[What to work on] Copy the data that follows, exactly and completely.

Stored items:
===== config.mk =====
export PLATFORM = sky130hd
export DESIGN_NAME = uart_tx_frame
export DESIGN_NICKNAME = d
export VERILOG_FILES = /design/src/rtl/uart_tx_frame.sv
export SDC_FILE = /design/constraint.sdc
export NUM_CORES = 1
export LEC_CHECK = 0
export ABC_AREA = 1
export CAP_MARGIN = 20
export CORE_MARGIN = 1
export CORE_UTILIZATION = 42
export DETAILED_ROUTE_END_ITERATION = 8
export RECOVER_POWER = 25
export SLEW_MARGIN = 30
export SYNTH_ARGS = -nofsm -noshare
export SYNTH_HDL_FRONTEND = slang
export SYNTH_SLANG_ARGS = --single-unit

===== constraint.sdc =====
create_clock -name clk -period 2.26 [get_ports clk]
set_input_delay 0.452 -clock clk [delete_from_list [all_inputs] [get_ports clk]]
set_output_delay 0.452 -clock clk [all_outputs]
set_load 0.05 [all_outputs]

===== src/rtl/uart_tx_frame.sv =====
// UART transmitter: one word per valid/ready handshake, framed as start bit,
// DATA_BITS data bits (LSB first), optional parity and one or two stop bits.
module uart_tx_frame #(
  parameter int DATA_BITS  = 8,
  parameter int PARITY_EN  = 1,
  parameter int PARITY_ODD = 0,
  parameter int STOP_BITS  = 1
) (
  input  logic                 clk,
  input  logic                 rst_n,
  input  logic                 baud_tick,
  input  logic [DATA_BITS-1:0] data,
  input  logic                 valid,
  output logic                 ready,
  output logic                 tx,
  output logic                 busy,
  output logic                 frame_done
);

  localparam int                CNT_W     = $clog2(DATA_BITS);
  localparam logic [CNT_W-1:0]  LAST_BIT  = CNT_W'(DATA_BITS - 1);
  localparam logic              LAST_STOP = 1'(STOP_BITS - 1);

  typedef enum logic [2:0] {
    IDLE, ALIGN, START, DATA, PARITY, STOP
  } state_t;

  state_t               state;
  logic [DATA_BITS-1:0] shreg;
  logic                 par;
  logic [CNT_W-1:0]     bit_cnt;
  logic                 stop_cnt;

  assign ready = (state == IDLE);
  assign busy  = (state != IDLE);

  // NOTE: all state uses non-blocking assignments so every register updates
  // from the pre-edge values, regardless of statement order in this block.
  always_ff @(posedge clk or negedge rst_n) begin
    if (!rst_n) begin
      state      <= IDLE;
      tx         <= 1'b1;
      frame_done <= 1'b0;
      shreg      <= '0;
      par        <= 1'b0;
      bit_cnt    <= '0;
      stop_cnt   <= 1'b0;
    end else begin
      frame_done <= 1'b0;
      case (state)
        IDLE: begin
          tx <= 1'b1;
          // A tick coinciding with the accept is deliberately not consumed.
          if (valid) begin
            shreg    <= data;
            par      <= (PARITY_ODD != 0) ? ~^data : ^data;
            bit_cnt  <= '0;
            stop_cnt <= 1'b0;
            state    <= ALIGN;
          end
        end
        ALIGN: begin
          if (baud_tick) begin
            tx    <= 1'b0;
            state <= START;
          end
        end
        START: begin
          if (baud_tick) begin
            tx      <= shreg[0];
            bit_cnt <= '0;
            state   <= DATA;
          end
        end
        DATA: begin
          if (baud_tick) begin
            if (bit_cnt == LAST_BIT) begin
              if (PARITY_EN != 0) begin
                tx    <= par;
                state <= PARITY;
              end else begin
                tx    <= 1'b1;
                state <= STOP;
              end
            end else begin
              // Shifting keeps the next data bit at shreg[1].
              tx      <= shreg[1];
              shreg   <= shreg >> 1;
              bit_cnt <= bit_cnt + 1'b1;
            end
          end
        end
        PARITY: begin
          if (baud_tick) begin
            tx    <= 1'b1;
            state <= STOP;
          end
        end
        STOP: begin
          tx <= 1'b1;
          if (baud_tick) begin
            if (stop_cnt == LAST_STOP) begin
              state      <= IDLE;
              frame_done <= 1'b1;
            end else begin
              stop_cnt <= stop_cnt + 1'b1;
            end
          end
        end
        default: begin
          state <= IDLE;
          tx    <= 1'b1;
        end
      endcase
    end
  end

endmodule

[Solution]
===== config.mk =====
export PLATFORM = sky130hd
export DESIGN_NAME = uart_tx_frame
export DESIGN_NICKNAME = d
export VERILOG_FILES = /design/src/rtl/uart_tx_frame.sv
export SDC_FILE = /design/constraint.sdc
export NUM_CORES = 1
export LEC_CHECK = 0
export ABC_AREA = 1
export CAP_MARGIN = 20
export CORE_MARGIN = 1
export CORE_UTILIZATION = 42
export DETAILED_ROUTE_END_ITERATION = 8
export RECOVER_POWER = 25
export SLEW_MARGIN = 30
export SYNTH_ARGS = -nofsm -noshare
export SYNTH_HDL_FRONTEND = slang
export SYNTH_SLANG_ARGS = --single-unit

===== constraint.sdc =====
create_clock -name clk -period 2.26 [get_ports clk]
set_input_delay 0.452 -clock clk [delete_from_list [all_inputs] [get_ports clk]]
set_output_delay 0.452 -clock clk [all_outputs]
set_load 0.05 [all_outputs]

===== src/rtl/uart_tx_frame.sv =====
// UART transmitter: one word per valid/ready handshake, framed as start bit,
// DATA_BITS data bits (LSB first), optional parity and one or two stop bits.
module uart_tx_frame #(
  parameter int DATA_BITS  = 8,
  parameter int PARITY_EN  = 1,
  parameter int PARITY_ODD = 0,
  parameter int STOP_BITS  = 1
) (
  input  logic                 clk,
  input  logic                 rst_n,
  input  logic                 baud_tick,
  input  logic [DATA_BITS-1:0] data,
  input  logic                 valid,
  output logic                 ready,
  output logic                 tx,
  output logic                 busy,
  output logic                 frame_done
);

  localparam int                CNT_W     = $clog2(DATA_BITS);
  localparam logic [CNT_W-1:0]  LAST_BIT  = CNT_W'(DATA_BITS - 1);
  localparam logic              LAST_STOP = 1'(STOP_BITS - 1);

  typedef enum logic [2:0] {
    IDLE, ALIGN, START, DATA, PARITY, STOP
  } state_t;

  state_t               state;
  logic [DATA_BITS-1:0] shreg;
  logic                 par;
  logic [CNT_W-1:0]     bit_cnt;
  logic                 stop_cnt;

  assign ready = (state == IDLE);
  assign busy  = (state != IDLE);

  // NOTE: all state uses non-blocking assignments so every register updates
  // from the pre-edge values, regardless of statement order in this block.
  always_ff @(posedge clk or negedge rst_n) begin
    if (!rst_n) begin
      state      <= IDLE;
      tx         <= 1'b1;
      frame_done <= 1'b0;
      shreg      <= '0;
      par        <= 1'b0;
      bit_cnt    <= '0;
      stop_cnt   <= 1'b0;
    end else begin
      frame_done <= 1'b0;
      case (state)
        IDLE: begin
          tx <= 1'b1;
          // A tick coinciding with the accept is deliberately not consumed.
          if (valid) begin
            shreg    <= data;
            par      <= (PARITY_ODD != 0) ? ~^data : ^data;
            bit_cnt  <= '0;
            stop_cnt <= 1'b0;
            state    <= ALIGN;
          end
        end
        ALIGN: begin
          if (baud_tick) begin
            tx    <= 1'b0;
            state <= START;
          end
        end
        START: begin
          if (baud_tick) begin
            tx      <= shreg[0];
            bit_cnt <= '0;
            state   <= DATA;
          end
        end
        DATA: begin
          if (baud_tick) begin
            if (bit_cnt == LAST_BIT) begin
              if (PARITY_EN != 0) begin
                tx    <= par;
                state <= PARITY;
              end else begin
                tx    <= 1'b1;
                state <= STOP;
              end
            end else begin
              // Shifting keeps the next data bit at shreg[1].
              tx      <= shreg[1];
              shreg   <= shreg >> 1;
              bit_cnt <= bit_cnt + 1'b1;
            end
          end
        end
        PARITY: begin
          if (baud_tick) begin
            tx    <= 1'b1;
            state <= STOP;
          end
        end
        STOP: begin
          tx <= 1'b1;
          if (baud_tick) begin
            if (stop_cnt == LAST_STOP) begin
              state      <= IDLE;
              frame_done <= 1'b1;
            end else begin
              stop_cnt <= stop_cnt + 1'b1;
            end
          end
        end
        default: begin
          state <= IDLE;
          tx    <= 1'b1;
        end
      endcase
    end
  end

endmodule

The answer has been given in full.